The latest MBA and Executive MBA rankings from the Financial Times and The Economist establish one definitive trend in the world of business education – the popularity and success of joint MBA degrees. But what exactly is a joint programme, how does it differ from a dual or double degree and is this the right option for you at all?
In a joint degree programme, participants have the opportunity to study at two different universities, sometimes even in different countries and continents, but in the end they receive one diploma. The programme format, structure, and curriculum are also designed collaboratively and they remain the same when programme participants transition to their second study location.
Six of the top 20 Executive MBA programmes ranked in the 2018 Financial Times ranking are joint degrees offered by at least two global business and management institutions. Some of them are partnerships between three institutions, such as TRIUM Global Executive MBA designed by HEC Paris (France), London School of Economics and Political Science (UK), and New York University Stern School of Business (US). The top 20 EMBA programmes from the latest Executive MBA Ranking published by The Economist also feature six joint degrees by European, American, and Asian universities.
How does a joint degree differ from a dual degree?
Unlike joint degrees, a dual or double degree programme requires students to complete two entirely separate programmes and as a result, they also receive two diplomas. Dual degrees are especially appropriate for people who are interested in two distinct yet connected fields of study. For instance, they can be as distinct as the Wharton/Engineering Dual Degree Programme which teaches business leadership in combination with technical skills. Others can be focused entirely on business and management-related topics and still award two diplomas at the end of the study. As suggested by IE Business School (Spain), dual degrees help participants “develop a multidisciplinary profile, enabling them to play important roles in solving complex global issues where boundaries between disciplines continue to disappear.”
Is a joint degree the right option for you?

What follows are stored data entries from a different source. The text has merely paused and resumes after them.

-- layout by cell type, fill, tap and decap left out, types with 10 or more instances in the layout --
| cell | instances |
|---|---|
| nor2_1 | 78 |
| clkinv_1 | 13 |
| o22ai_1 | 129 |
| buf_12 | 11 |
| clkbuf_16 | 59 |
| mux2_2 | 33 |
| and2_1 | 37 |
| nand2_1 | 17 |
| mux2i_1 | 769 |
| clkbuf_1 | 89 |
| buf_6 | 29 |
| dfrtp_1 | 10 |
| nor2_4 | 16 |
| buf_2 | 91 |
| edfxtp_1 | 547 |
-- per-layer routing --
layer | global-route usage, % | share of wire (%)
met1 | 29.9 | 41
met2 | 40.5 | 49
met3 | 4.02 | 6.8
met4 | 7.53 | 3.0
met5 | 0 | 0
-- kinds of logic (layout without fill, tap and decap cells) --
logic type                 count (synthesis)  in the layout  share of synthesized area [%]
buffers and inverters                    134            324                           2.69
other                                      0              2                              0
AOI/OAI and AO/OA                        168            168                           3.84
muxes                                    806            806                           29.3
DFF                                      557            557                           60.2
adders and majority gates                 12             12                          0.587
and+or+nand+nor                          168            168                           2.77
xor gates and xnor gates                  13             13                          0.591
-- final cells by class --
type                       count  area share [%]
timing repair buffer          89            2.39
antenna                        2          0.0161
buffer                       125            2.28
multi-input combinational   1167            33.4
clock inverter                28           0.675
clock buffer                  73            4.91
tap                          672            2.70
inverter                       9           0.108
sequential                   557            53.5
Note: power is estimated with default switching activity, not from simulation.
--- src/flat_wrapper.sv ---
// flat-port wrapper written by rule: the top's interface ports become plain ports
module pli_front_flat import pli_pkg::*;
#(
    parameter int TABLE_DEPTH = 64,
    parameter int VALUE_WIDTH = 32
)
  (clk, rst_n, point_count, push_valid, push_ready, push_data, req_valid, req_op, req_point_index, req_x_value, req_y_value, req_ready);
  pli_req_if #(.VALUE_WIDTH(VALUE_WIDTH)) req_i ();
  input  logic clk;
  input  logic rst_n;
  input  logic [pli_pkg::COUNT_WIDTH-1:0] point_count;
  output logic push_valid;
  input  logic push_ready;
  output logic [1+1+2*$clog2(TABLE_DEPTH)+2*VALUE_WIDTH-1:0] push_data;
  input wire logic [$bits(req_i.valid)-1:0] req_valid;
  input wire logic [$bits(req_i.op)-1:0] req_op;
  input wire logic [$bits(req_i.point_index)-1:0] req_point_index;
  input wire logic [$bits(req_i.x_value)-1:0] req_x_value;
  input wire logic [$bits(req_i.y_value)-1:0] req_y_value;
  output wire logic [$bits(req_i.ready)-1:0] req_ready;
  assign req_i.valid = req_valid;
  assign req_i.op = req_op;
  assign req_i.point_index = req_point_index;
  assign req_i.x_value = req_x_value;
  assign req_i.y_value = req_y_value;
  assign req_ready = req_i.ready;
  pli_front #(.TABLE_DEPTH(TABLE_DEPTH), .VALUE_WIDTH(VALUE_WIDTH)) u_core (.clk(clk), .rst_n(rst_n), .req(req_i), .point_count(point_count), .push_valid(push_valid), .push_ready(push_ready), .push_data(push_data));
endmodule
--- config.mk ---
export PLATFORM = sky130hd
export DESIGN_NAME = pli_front_flat
export DESIGN_NICKNAME = d
export VERILOG_FILES = /design/src/rtl/core/pli_pkg.sv /design/src/rtl/core/pli_if.sv /design/src/rtl/core/pli_front.sv /design/src/flat_wrapper.sv
export SDC_FILE = /design/constraint.sdc
export NUM_CORES = 1
export LEC_CHECK = 0
export BUFFER_PORTS_ARGS = -buffer_cell sky130_fd_sc_hd__buf_4
export CAP_MARGIN = 20
export CORE_ASPECT_RATIO = 0.9
export CORE_MARGIN = 3
export CORE_UTILIZATION = 45
export CTS_CLUSTER_DIAMETER = 150
export DETAILED_ROUTE_END_ITERATION = 10
export PLACE_DENSITY = 0.84
export SYNTH_ARGS = -nofsm -noshare
export SYNTH_HDL_FRONTEND = slang
export SYNTH_SLANG_ARGS = --single-unit
--- constraint.sdc ---
create_clock -name clk -period 7.8 [get_ports clk]
set_input_delay 1.56 -clock clk [delete_from_list [all_inputs] [get_ports clk]]
set_output_delay 1.56 -clock clk [all_outputs]
set_load 0.1 [all_outputs]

Opting for a joint MBA or Executive MBA programme can be an incredibly rewarding experience, but the decision should still follow careful consideration. On the one hand, joint MBA degrees grant professionals access to a rich and diverse network which few other degrees can offer. Since programme participants essentially become alumni of two entirely different institutions, they also get to interact with the students and faculty present in both locations. They are usually global in nature and feature professionals from very distinct backgrounds, which is helpful throughout your studies and in the long run when it comes to your career advancement.
On top of gaining an invaluable network of international peers, a joint degree should do wonders for your professional development. According to ThoughtCo, a reference site focused on expert-created education content, joint and dual degrees “fast-track your career and make you eligible for promotions that might take longer to get or not be available without an MBA.” Having the diploma on your CV/resume shows employers that you are not only knowledgeable in business and management but that you are also actively looking for opportunities to grow and excel. Furthermore, “by taking on the challenge of a joint degree, students gain all the benefits of close collaboration across campuses and across countries,” says Jessica Kling, Programme Coordinator at American University (US), for University World News.
How difficult is it to study in a joint programme?
At the same time, opting for a joint degree programme requires commitment, hard work, and an ability to adapt quickly. Participants should be ready to roll up their sleeves as the programme curriculum can be intense, especially considering the relocation to a different school, which is usually in a different country. Attending classes at two different institutions means participants will be faced with a significant change not only in terms of the location, but also in the teaching style and culture of the place. Nevertheless, the challenging nature of this experience is also what makes it so unique and educational. As pointed out on Studyportals, “dealing with two different educational systems may be hard to adapt to, but this will help you learn how to overcome difficulties and become accustomed to an entirely new environment.”
Finally, make sure the joint degree is something you will really benefit from and consider if you will get a worthy return on your investment. The joint degree is not a requirement in itself for most job positions so you need to have a clear purpose for wanting to attain this particular diploma over another one. Knowing how to present and justify your decision for yourself and for potential employers or partners is essential in gaining the most of the opportunity.